*** Opening of Records for this task ***
--- config.mk ---
export PLATFORM = sky130hd
export DESIGN_NAME = mux_rr_n
export DESIGN_NICKNAME = d
export VERILOG_FILES = /design/src/rtl/mux_rr_n.sv
export SDC_FILE = /design/constraint.sdc
export NUM_CORES = 1
export LEC_CHECK = 0
export ABC_AREA = 1
export CAP_MARGIN = 20
export CORE_AREA = 2 2 48 50
export CTS_BUF_LIST = sky130_fd_sc_hd__clkbuf_16
export DETAILED_ROUTE_END_ITERATION = 16
export DIE_AREA = 0 0 50 52
export DONT_BUFFER_PORTS = 1
export PLACE_DENSITY = 0.74
export SLEW_MARGIN = 5
export SYNTH_ARGS = -nofsm -noshare
export SYNTH_HDL_FRONTEND = slang
export SYNTH_SLANG_ARGS = --single-unit
--- constraint.sdc ---
create_clock -name clock -period 3.5 [get_ports clock]
set_clock_uncertainty 0.1 [all_clocks]
set_input_delay 0.175 -clock clock [delete_from_list [all_inputs] [get_ports clock]]
set_output_delay 0.175 -clock clock [all_outputs]
set_load 0.01 [all_outputs]
<file path="config.mk">
export PLATFORM = sky130hd
export DESIGN_NAME = fifo_drain
export DESIGN_NICKNAME = d
export VERILOG_FILES = /design/src/rtl/fifo_drain.sv
export SDC_FILE = /design/constraint.sdc
export NUM_CORES = 1
export LEC_CHECK = 0
export ABC_CLOCK_PERIOD_IN_PS = 2300
export CORE_AREA = 2 2 60 48
export CTS_CLUSTER_DIAMETER = 100
export DETAILED_ROUTE_END_ITERATION = 6
export DIE_AREA = 0 0 62 50
export HOLD_SLACK_MARGIN = 0.05
export PLACE_DENSITY_LB_ADDON = 0.05
export REMOVE_ABC_BUFFERS = 1
export SYNTH_ARGS = -nofsm -noshare
export SYNTH_HDL_FRONTEND = slang
export SYNTH_SLANG_ARGS = --single-unit
export TNS_END_PERCENT = 20
</file>
<file path="constraint.sdc">
create_clock -name clk -period 2.3 [get_ports clk]
set_clock_uncertainty 0.2 [all_clocks]
set_input_delay 0.46 -clock clk [delete_from_list [all_inputs] [get_ports clk]]
set_output_delay 0.46 -clock clk [all_outputs]
set_load 0.03 [all_outputs]
</file>
<file path="config.mk">
export PLATFORM = sky130hd
export DESIGN_NAME = xinlv_top
export DESIGN_NICKNAME = d
export VERILOG_FILES = /design/src/rtl/xinlv_top.sv
export SDC_FILE = /design/constraint.sdc
export NUM_CORES = 1
export LEC_CHECK = 0
export ABC_AREA = 1
export CAP_MARGIN = 30
export CORE_ASPECT_RATIO = 0.8
export CORE_MARGIN = 2
export CORE_UTILIZATION = 31
export CTS_CLUSTER_DIAMETER = 60
export DETAILED_ROUTE_END_ITERATION = 12
export PLACE_DENSITY = 0.47
export SYNTH_ARGS = -nofsm -noshare
export SYNTH_HDL_FRONTEND = slang
export SYNTH_SLANG_ARGS = --single-unit
</file>
<file path="constraint.sdc">
create_clock -name clk -period 2.4 [get_ports clk]
set_clock_uncertainty 0.15 [all_clocks]
set_input_delay 0.6 -clock clk [delete_from_list [all_inputs] [get_ports clk]]
set_output_delay 0.6 -clock clk [all_outputs]
set_load 0.03 [all_outputs]
</file>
*** Close of Records for this task ***
Repeat the data above. Change nothing.

=== Response to the task ===
--- config.mk ---
export PLATFORM = sky130hd
export DESIGN_NAME = mux_rr_n
export DESIGN_NICKNAME = d
export VERILOG_FILES = /design/src/rtl/mux_rr_n.sv
export SDC_FILE = /design/constraint.sdc
export NUM_CORES = 1
export LEC_CHECK = 0
export ABC_AREA = 1
export CAP_MARGIN = 20
export CORE_AREA = 2 2 48 50
export CTS_BUF_LIST = sky130_fd_sc_hd__clkbuf_16
export DETAILED_ROUTE_END_ITERATION = 16
export DIE_AREA = 0 0 50 52
export DONT_BUFFER_PORTS = 1
export PLACE_DENSITY = 0.74
export SLEW_MARGIN = 5
export SYNTH_ARGS = -nofsm -noshare
export SYNTH_HDL_FRONTEND = slang
export SYNTH_SLANG_ARGS = --single-unit
--- constraint.sdc ---
create_clock -name clock -period 3.5 [get_ports clock]
set_clock_uncertainty 0.1 [all_clocks]
set_input_delay 0.175 -clock clock [delete_from_list [all_inputs] [get_ports clock]]
set_output_delay 0.175 -clock clock [all_outputs]
set_load 0.01 [all_outputs]
<file path="config.mk">
export PLATFORM = sky130hd
export DESIGN_NAME = fifo_drain
export DESIGN_NICKNAME = d
export VERILOG_FILES = /design/src/rtl/fifo_drain.sv
export SDC_FILE = /design/constraint.sdc
export NUM_CORES = 1
export LEC_CHECK = 0
export ABC_CLOCK_PERIOD_IN_PS = 2300
export CORE_AREA = 2 2 60 48
export CTS_CLUSTER_DIAMETER = 100
export DETAILED_ROUTE_END_ITERATION = 6
export DIE_AREA = 0 0 62 50
export HOLD_SLACK_MARGIN = 0.05
export PLACE_DENSITY_LB_ADDON = 0.05
export REMOVE_ABC_BUFFERS = 1
export SYNTH_ARGS = -nofsm -noshare
export SYNTH_HDL_FRONTEND = slang
export SYNTH_SLANG_ARGS = --single-unit
export TNS_END_PERCENT = 20
</file>
<file path="constraint.sdc">
create_clock -name clk -period 2.3 [get_ports clk]
set_clock_uncertainty 0.2 [all_clocks]
set_input_delay 0.46 -clock clk [delete_from_list [all_inputs] [get_ports clk]]
set_output_delay 0.46 -clock clk [all_outputs]
set_load 0.03 [all_outputs]
</file>
<file path="config.mk">
export PLATFORM = sky130hd
export DESIGN_NAME = xinlv_top
export DESIGN_NICKNAME = d
export VERILOG_FILES = /design/src/rtl/xinlv_top.sv
export SDC_FILE = /design/constraint.sdc
export NUM_CORES = 1
export LEC_CHECK = 0
export ABC_AREA = 1
export CAP_MARGIN = 30
export CORE_ASPECT_RATIO = 0.8
export CORE_MARGIN = 2
export CORE_UTILIZATION = 31
export CTS_CLUSTER_DIAMETER = 60
export DETAILED_ROUTE_END_ITERATION = 12
export PLACE_DENSITY = 0.47
export SYNTH_ARGS = -nofsm -noshare
export SYNTH_HDL_FRONTEND = slang
export SYNTH_SLANG_ARGS = --single-unit
</file>
<file path="constraint.sdc">
create_clock -name clk -period 2.4 [get_ports clk]
set_clock_uncertainty 0.15 [all_clocks]
set_input_delay 0.6 -clock clk [delete_from_list [all_inputs] [get_ports clk]]
set_output_delay 0.6 -clock clk [all_outputs]
set_load 0.03 [all_outputs]
</file>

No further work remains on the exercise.